[INSTRUCTIONS FOR THE TASK]:
Only one stretch of the listing below is wanted. Begin at the line that has "die_area_mm2 = 0.0131", stop after the line that has "fillers = 1196", and repeat every line in between exactly.

[DATA TO EXAMINE]

**flow/design.v**
```verilog
module crc32 (
  input  logic        clk,
  input  logic        reset,
  input  logic        crc_en,
  input  logic [7:0]  data_in,
  output logic [31:0] crc_out
  );
  localparam DATA_WIDTH = 8;
  localparam POLY_BITS = 32;
  localparam POLYNOMIAL = 33'h104C11DB7;
  function [POLY_BITS-1:0] update_crc;
    input [POLY_BITS-1:0] old_crc;
    input data_in;
    input [POLY_BITS-0:0] polynomial;
    reg [POLY_BITS-1:0] new_crc;
    reg feedback;
    begin
      feedback = old_crc[POLY_BITS-1] ^ data_in;
      new_crc = old_crc << 1;
      update_crc = feedback ? new_crc ^ polynomial[POLY_BITS-1:0] : new_crc;
    end
  endfunction
  function [POLY_BITS-1:0] update_crc_parallel;
    input [POLY_BITS-1:0] old_crc;
    input [DATA_WIDTH-1:0] data_in;
    input [POLY_BITS-0:0] polynomial;
    reg [POLY_BITS-1:0] new_crc;
    integer i;
    begin
      new_crc = old_crc;
      for (i=0; i<DATA_WIDTH; i=i+1) begin
        new_crc = update_crc(new_crc, data_in[i], polynomial);
      end
      update_crc_parallel = new_crc;
    end
  endfunction
  always_ff @(posedge clk) begin
    if (reset) begin
      crc_out <= {32{1'b1}};
    end else if (crc_en) begin
      crc_out <= update_crc_parallel(crc_out,data_in,POLYNOMIAL);
    end
  end
endmodule
module mac_receiver (
  input  logic        clk,
  input  logic        reset,
  input  logic [7:0]  rxd,       
  input  logic        rxdv,      
  input  logic        rxer,      
  input  logic        fifo_full,
  output logic [1:0]  mac_rec_state,
  output logic        wr_en,
  output logic        wr_start,
  output logic        wr_error,
  output logic [7:0]  wr_data 
  );
  localparam MIN_PAYLOAD = 46;
  localparam MAX_PAYLOAD = 1500;
  localparam MIN_FRAME = MIN_PAYLOAD+6+6+2;
  localparam MAX_FRAME = MAX_PAYLOAD+6+6+2;
  localparam PREAMBLE = 7;
  localparam FCS_LENGTH = 4;
  localparam IFG_LENGTH = 12;
  localparam PREAMBLE_DEFDATA = 8'h55;
  localparam SFD_DEFDATA = 8'hD5;
  localparam IFG_DEFDATA = 8'h00;
  localparam CRC32_RESIDUE = 32'hC704DD7B; 
  localparam RD_COUNT_BITS = $clog2(MAX_FRAME);
  typedef enum {
    IDLE, 
    RD_DATA,
    SKIP_FRAME
  } state_type;
  state_type state = IDLE;
  always_comb begin
	mac_rec_state = state;
  end
  logic [RD_COUNT_BITS-1:0] rd_count = {RD_COUNT_BITS{1'b0}};
  logic [FCS_LENGTH*8-1:0] crc_val;
  logic old_wr_en = 0;
  always_ff @(posedge clk) begin
    if (reset) begin
      old_wr_en <= 1'b0;
    end else begin
      old_wr_en <= wr_en;
    end
  end
  logic [31:0]temp;
  assign temp = crc_val;
  always_comb begin
    wr_start = wr_en & ~old_wr_en;
  end
  always_ff @(posedge clk) begin
    if(reset) begin
      wr_error <= 1'b0;
    end else
    if (state == RD_DATA && ~rxdv) begin
      wr_error <= rxer | rd_count >= MAX_FRAME+FCS_LENGTH-1 | crc_val == CRC32_RESIDUE; 
    end else if(state == SKIP_FRAME) begin
      wr_error <= 1'b1;
    end else begin
      wr_error <= fifo_full;
    end
  end
  always_ff @(posedge clk) begin
    if(reset | ~rxdv) begin
      wr_data <= {8{1'b0}};
    end else begin
      wr_data <= rxd;
    end
  end
  always_ff @(posedge clk) begin
    if (reset) begin
      wr_en = 1'b0;
      state <= IDLE;
      rd_count <= {RD_COUNT_BITS{1'b0}};
    end else if (1) begin
      case (state)
        IDLE : begin
          wr_en = 0;
          if (rxdv && rxer) begin
            state <= SKIP_FRAME;
          end else if (rxdv && rxd == SFD_DEFDATA) begin
            state <= RD_DATA;
          end else if (rxdv && rxd == PREAMBLE_DEFDATA) begin
            state <= IDLE;
          end else if (rxdv) begin
            state <= SKIP_FRAME;
          end
        end
        RD_DATA : begin
          wr_en = 1;
          if ((rxdv && rd_count >= MAX_FRAME+FCS_LENGTH-1) | rxer) begin
            state <= SKIP_FRAME;
            rd_count <= {RD_COUNT_BITS{1'b0}};
          end else if (rxdv) begin
            rd_count <= rd_count + 1;
          end else begin
	    wr_en = 1'b0;
            state <= IDLE;
            rd_count <= {RD_COUNT_BITS{1'b0}};
          end
        end
        SKIP_FRAME : begin
          wr_en = 0;
          if (~rxdv) begin
            state <= IDLE;
          end
        end
        default : begin
          state <= IDLE;
          rd_count <= {RD_COUNT_BITS{1'b0}};
        end
      endcase
    end
  end
  crc32 crc32_inst (
    .clk     (clk),
    .reset   (state == IDLE | reset),
    .crc_en  (state == RD_DATA),
    .data_in (rxd),
    .crc_out (crc_val)
  );
endmodule
```
**flow/run.sh**
```bash
#!/bin/bash
# OpenROAD 26Q1-2900-gdf79404cd8, Yosys 0.63+post, stock flow scripts
make -C /OpenROAD-flow-scripts/flow DESIGN_CONFIG=/design/flow/config.mk WORK_HOME=/design/flow/orfs finish
```
**flow/constraint.sdc**
```tcl
current_design mac_receiver

set clk_period 7.8
set clk_io_pct 0.2

create_clock -name clk0 -period $clk_period [get_ports {clk}]

set non_clock_inputs [all_inputs -no_clocks]
set_input_delay [expr $clk_period * $clk_io_pct] -clock clk0 $non_clock_inputs
set_output_delay [expr $clk_period * $clk_io_pct] -clock clk0 [all_outputs]
```
**flow/config.mk**
```make
export PLATFORM = sky130hd
export DESIGN_NAME = mac_receiver
export DESIGN_NICKNAME = mac_receiver
export VERILOG_FILES = /design/flow/design.v
export SDC_FILE = /design/flow/constraint.sdc
export NUM_CORES = 4
export LEC_CHECK = 1
export CORE_UTILIZATION = 30
```
==> flow_summary.toml <==
# physical design summary
[logic_synthesis]
synth-adder-area-share_pct = 0.662
top_logic_kind = "simple AND/OR/NAND/NOR gates"
synth-compound-area-share_pct = 10.3
top_cells_by_area = "sky130_fd_sc_hd__dfxtp_1 (46%), sky130_fd_sc_hd__xnor2_1 (10%), sky130_fd_sc_hd__o211ai_1 (6.0%)"
xor_share_synth_pct = 19.9
register_share_after_synthesis_pct = 45.5
yosys_stat_chip_area_mm2 = 0.00378
synth_top_cell_by_area = "sky130_fd_sc_hd__dfxtp_1"
synthesis.area_per_instance_um2 = 9.88
ys_cells = 383
fraction_of_post_synthesis_cell_area_in_the_top_cell_type_by_area_pct = 45.5
count_of_flip_flops_with_a_built_in_enable_after_synthesis = 0
postSynthCellCount = 383
synth_area_mm2 = 0.00378
synthesis.yosys.warnings = 2
synth.cellmix.simpleShare_pct = 20.8
ys.flops = 86
ys_async_sr_fraction_pct = 0
post_synth_num_cell_types = 43
synthMuxAreaShare_pct = 0.529
flop_cell = "sky130_fd_sc_hd__dfxtp_1"

[setup_path]
crit_arrival_ns = 3.73
timing.critical_path.buf_inv = 1
setup.worst_path.end = "rd_count[10]$_SDFFE_PP0N_"
path_cells = "clkdlybuf4s50_1, nor2b_1, nor2b_1, nand3_1, o211ai_1"
critical_path.most_common_cell = "sky130_fd_sc_hd__nor2b_1"
timing.critical_path.required_ns = 8.06
timing.critical_path.to_type = "flop"
worst_path_depth = 5
timing.rr.end = "state[1]$_SDFFE_PP0P_"
critical-path-slowest-cell = "sky130_fd_sc_hd__clkdlybuf4s50_1"
startpoint_type = "primary input"
critical_path_peak_fanout = 9
worstSetupStartpoint = "rxdv"
crit_type = "in -> reg"
worst_path_largest_cell_delay_ns = 0.67
r2r_setup_slack_ns = 5.66
r2r_cells = 5
cpLargestDelayFamily = "simple AND/OR/NAND/NOR gates"
rr_startpoint = "state[0]$_SDFFE_PP0P_"

[drt]
drt-initial-drc-count = 175
wl_per_cell_um = 12.2
ant_nets = 0
antennaDiodeCount = 0
first_pass_iters = 4
post_drt_via_cell_ratio = 4.48
drt_wl_total_um = 7440
vias = 2730
route.detailed.drc = 0

[flow_run]
warnings = 26
max_capacitance_violation_total = 0

[clocking]
cts_tree = "built"
cts_hold_buffers = 0
cts_made_buffers = 9
worst_setup_hold_path_clk_slew_ns = 0.06
clock_tree.htree_level_count = 3
root_buffer = "sky130_fd_sc_hd__clkbuf_16"
post_cts_resize_count = 0
post-cts-setup-buffers = 0
numClockSinks = 86
clock_latency_on_the_worst_skew_pair_ns = 0.34
clockBufferDepth = 2

[power_and_ir_drop]
peakVddDrop_mv = 0.100
post-layout-total-power_mw = 1.01
total_leakage_power_nw = 1.83
pwrdens_mw_per_mm2 = 217

[floorplanning]
die_area_mm2 = 0.0131
die_h_um = 114
fp.dieW_um = 114
placeableCoreArea_mm2 = 0.0122
num_io_pins = 26
starting_utilization_of_the_core_area_pct = 31.1
num_rows = 40

[cells_and_area]
top_logic_cells_by_instance_count_in_the_layout = "sky130_fd_sc_hd__dfxtp_1 (86), sky130_fd_sc_hd__nand2_1 (58), sky130_fd_sc_hd__xnor2_1 (43)"
layout_top_cell = "sky130_fd_sc_hd__dfxtp_1"
fillers = 1196
layout-drive-gt1-share_pct = 8.14
area_growth_syn_to_layout_pct = 23.0

[placed_design]
port-buffer-count = 25
dp_slack_ns = 4.01
final_replace_weighted_congestion = 0.858
place.detailed.hpwl_um = 5340

[sta]
hold_viol_final = 0
worst_hold_slack_ns = 0.506
setup_viol_count_final = 0
final.setup.worst_slack_ns = 4.33
clock-skew-final_ns = 0.00625
slew_of_the_pin_with_the_lowest_slew_margin_ns = 0.792
worst_slew_margin_rel_pct = 46.7
setup_total_negative_slack_ns = 0
setup_repair_after_global_routing_missed_its_margin = "no"
min_period_ns = 3.47
maximum_clock_frequency_mhz = 288
timing_max_transition_violations_final = 0
post-route-period-util_pct = 44.5

[status]
status = "completed"

[global_route]
first_global_vias = 2617
globalRouteOverflowTotal = 0
grt_max_degree = 51
grt_pass1_wl_um = 12900
grt_antenna_before_repair = 0
grt.total_usage_pct = 12.5

[min_path]
hp-class = "reg -> reg"
hold_start = "wr_en$_SDFFE_PP0P_"
## cells by family after synthesis
kind of cell | Yosys count
simple gates | 145
buf+inv | 19
xor+xnor | 74
fa+ha+maj | 2
mux | 2
flops | 86
compound gates | 54
other cells | 1
## cell type report
cell class | count | area [um2] | area share, %
Tap cell | 168 | 210 | 4.52
Clock buffer | 10 | 239 | 5.14
Multi-Input combinational cell | 307 | 2090 | 45.0
Inverter | 4 | 15.0 | 0.323
Clock inverter | 6 | 91.3 | 1.96
Sequential cell | 86 | 1720 | 37.0
Timing Repair Buffer | 29 | 280 | 6.03
## per-layer routing
layer / part of all wire [%] / global-route usage (%) / vias to the layer above
met5: 0 / 0 / -
met4: 1.3 / 1.82 / 0
met3: 3.8 / 2.59 / 5
met2: 44 / 19.2 / 42
met1: 50 / 19.0 / 1264
li1: - / - / 1419
## per-stage QoR
stage	instances	utilization, %	cell area [um2]
after floorplan	412	-	3890
after global placement	594	35.5	4320
after detailed placement	594	35.5	4320
after CTS	610	38.2	4650
after global routing	610	38.2	4650
final	610	38.2	4650
$ cat ./design.v
module LavadoraDUT(
    input clk,                   
    input INTRO_MONEDA,          
    input FINALIZAR_PAGO,        
    input RESET,                 
    output reg SECADO,           
    output reg LAVADO,           
    output reg LAVADO_PESADO,    
    output reg INSUFICIENTE      
);
reg [4:0] VERIFICACION_PAGO;       
reg [4:0] CONTADOR_PULSOS;         
parameter DURACION_PULSOS = 4;   
parameter DURACION_PULSOS_INSU = 1;  
initial begin
    SECADO = 0;
    LAVADO = 0;
    LAVADO_PESADO = 0;
    INSUFICIENTE = 0;
    VERIFICACION_PAGO = 0;
    CONTADOR_PULSOS = 0;
end
parameter COSTO_SECADO = 3;
parameter COSTO_LAVADO = 4;
parameter COSTO_LAVADO_PESADO = 9;
always @(posedge clk) begin
    if (INTRO_MONEDA && FINALIZAR_PAGO==0) begin
        VERIFICACION_PAGO <= VERIFICACION_PAGO + 1;
    end else if (FINALIZAR_PAGO && INTRO_MONEDA==0) begin
        if (VERIFICACION_PAGO==COSTO_SECADO) begin
            if (CONTADOR_PULSOS < DURACION_PULSOS) begin
                CONTADOR_PULSOS <= CONTADOR_PULSOS + 1;
                if (CONTADOR_PULSOS == 0 || CONTADOR_PULSOS == 2) begin
                    SECADO <= 1;
                end else if (CONTADOR_PULSOS == 1 || CONTADOR_PULSOS == 3) begin
                    SECADO <= 0;
                end
            end else if (CONTADOR_PULSOS == DURACION_PULSOS || CONTADOR_PULSOS >= DURACION_PULSOS) begin
                SECADO <= 0;
            end 
        end else if (VERIFICACION_PAGO==COSTO_LAVADO) begin
            if (CONTADOR_PULSOS < DURACION_PULSOS) begin
                CONTADOR_PULSOS <= CONTADOR_PULSOS + 1;
                if (CONTADOR_PULSOS == 0 || CONTADOR_PULSOS == 2) begin
                    LAVADO <= 1;
                end else if (CONTADOR_PULSOS == 1 || CONTADOR_PULSOS == 3) begin
                    LAVADO <= 0;
                end
            end else if (CONTADOR_PULSOS == DURACION_PULSOS || CONTADOR_PULSOS >= DURACION_PULSOS) begin
                LAVADO <= 0;
            end
        end else if (VERIFICACION_PAGO==COSTO_LAVADO_PESADO) begin
            if (CONTADOR_PULSOS < DURACION_PULSOS) begin
                CONTADOR_PULSOS <= CONTADOR_PULSOS + 1;
                if (CONTADOR_PULSOS == 0 || CONTADOR_PULSOS == 2) begin
                    LAVADO_PESADO <= 1;
                end else if (CONTADOR_PULSOS == 1 || CONTADOR_PULSOS == 3) begin
                    LAVADO_PESADO <= 0;
                end
            end else if (CONTADOR_PULSOS == DURACION_PULSOS || CONTADOR_PULSOS >= DURACION_PULSOS) begin
                LAVADO_PESADO <= 0;
            end 
        end else begin
            if (CONTADOR_PULSOS < DURACION_PULSOS_INSU) begin
                CONTADOR_PULSOS <= CONTADOR_PULSOS + 1;
                if (CONTADOR_PULSOS == 0) begin
                     INSUFICIENTE <= 1;
                end else if (CONTADOR_PULSOS == 1) begin
                        INSUFICIENTE <= 0;
                end
            end else if (CONTADOR_PULSOS == DURACION_PULSOS_INSU || CONTADOR_PULSOS >= DURACION_PULSOS_INSU ) begin
                INSUFICIENTE <= 0;
            end 
        end
    end else if (RESET) begin
        SECADO <= 0;
        LAVADO <= 0;
        LAVADO_PESADO <= 0;
        INSUFICIENTE <= 0;
        VERIFICACION_PAGO <= 0;
        CONTADOR_PULSOS <= 0;
    end
end
endmodule
==> design.v <==
module Recep_MDIO(
    input rst,                   
    input MDC,                   
    input MDIO_OE,               
    input MDIO_OUT,              
    input [15:0] RD_DATA,        
    output reg [4:0] ADDR,       
    output reg MDIO_DONE,        
    output reg WR_STB,           
    output reg [15:0] WR_DATA,   
    output reg MDIO_IN           
);
reg [2:0] state;         
reg [5:0] count;         
reg [5:0] count_data;    
reg [31:0] REGISTRO;     
reg [1:0] bit_2_3;       
always @(posedge MDC) begin
    if (rst) begin
        case(state)
        0: begin
            if (count > 0) begin
                REGISTRO <= {REGISTRO[31:0], MDIO_OUT};
                count <= count - 1;
                state <= 0;
            end else begin
                bit_2_3 <= {REGISTRO[29], REGISTRO[28]}; 
                state <= 1;
            end
        end
        1: begin
            if (bit_2_3 == 2'b10)begin
                state <= 2;
            end else if (bit_2_3 == 2'b01) begin
                state <= 3;
            end
        end
        2: begin
            if (count_data > 0) begin
                MDIO_IN <= RD_DATA[count_data-1];
                count_data <= count_data - 1;
                state <= 2;                
            end else begin
                MDIO_IN <= 0;
                WR_STB <= 0;
                MDIO_DONE <= 1;
                state <= 4;
            end 
        end
        3:begin
            WR_DATA <= {REGISTRO[15:0]};
            ADDR <= {REGISTRO[28:23]};
            MDIO_DONE <= 1;
            WR_STB <= 1;
            state <= 4;
        end
        4:begin
            MDIO_DONE <= 0;
            WR_STB <= 0;
        end
        default: 
            state <= 0;
        endcase
    end else begin
        MDIO_IN <= 0;
        WR_DATA <= 16'b0;
        WR_STB <= 0;
        MDIO_DONE <= 0;
        ADDR <= 5'b0;
        state <= 0;
        REGISTRO <= 32'd0;
        count_data <= 5'd16;
        bit_2_3 <= 2'b00; 
        count <= 6'd32;
    end
end
endmodule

[/DATA TO EXAMINE]

[OUTPUT OF THE EXERCISE]:
die_area_mm2 = 0.0131
die_h_um = 114
fp.dieW_um = 114
placeableCoreArea_mm2 = 0.0122
num_io_pins = 26
starting_utilization_of_the_core_area_pct = 31.1
num_rows = 40

[cells_and_area]
top_logic_cells_by_instance_count_in_the_layout = "sky130_fd_sc_hd__dfxtp_1 (86), sky130_fd_sc_hd__nand2_1 (58), sky130_fd_sc_hd__xnor2_1 (43)"
layout_top_cell = "sky130_fd_sc_hd__dfxtp_1"
fillers = 1196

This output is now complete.